The expected response consists solely of the lines from the line with "export SYNTH_SLANG_ARGS = --single-unit" through the last line of the material below, copied exactly.

# # # # #

<file path="config.mk">
export PLATFORM = sky130hd
export DESIGN_NAME = pipe_mem_arbiter
export DESIGN_NICKNAME = d
export VERILOG_FILES = /design/src/rtl/pipe_mem_arbiter.sv
export SDC_FILE = /design/constraint.sdc
export NUM_CORES = 1
export LEC_CHECK = 0
export CAP_MARGIN = 25
export CORE_UTILIZATION = 25
export CTS_CLUSTER_DIAMETER = 120
export DETAILED_ROUTE_END_ITERATION = 6
export GPL_TIMING_DRIVEN = 0
export PLACE_DENSITY = 0.56
export SLEW_MARGIN = 10
export SYNTH_ARGS = -nofsm -noshare
export SYNTH_HDL_FRONTEND = slang
export SYNTH_SLANG_ARGS = --single-unit
</file>
<file path="constraint.sdc">
create_clock -name clk -period 6.3 [get_ports clk]
set_input_delay 0.945 -clock clk [delete_from_list [all_inputs] [get_ports clk]]
set_output_delay 0.945 -clock clk [all_outputs]
set_load 0.005 [all_outputs]
</file>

# # # # #

REPLY:
export SYNTH_SLANG_ARGS = --single-unit
</file>
<file path="constraint.sdc">
create_clock -name clk -period 6.3 [get_ports clk]
set_input_delay 0.945 -clock clk [delete_from_list [all_inputs] [get_ports clk]]
set_output_delay 0.945 -clock clk [all_outputs]
set_load 0.005 [all_outputs]
</file>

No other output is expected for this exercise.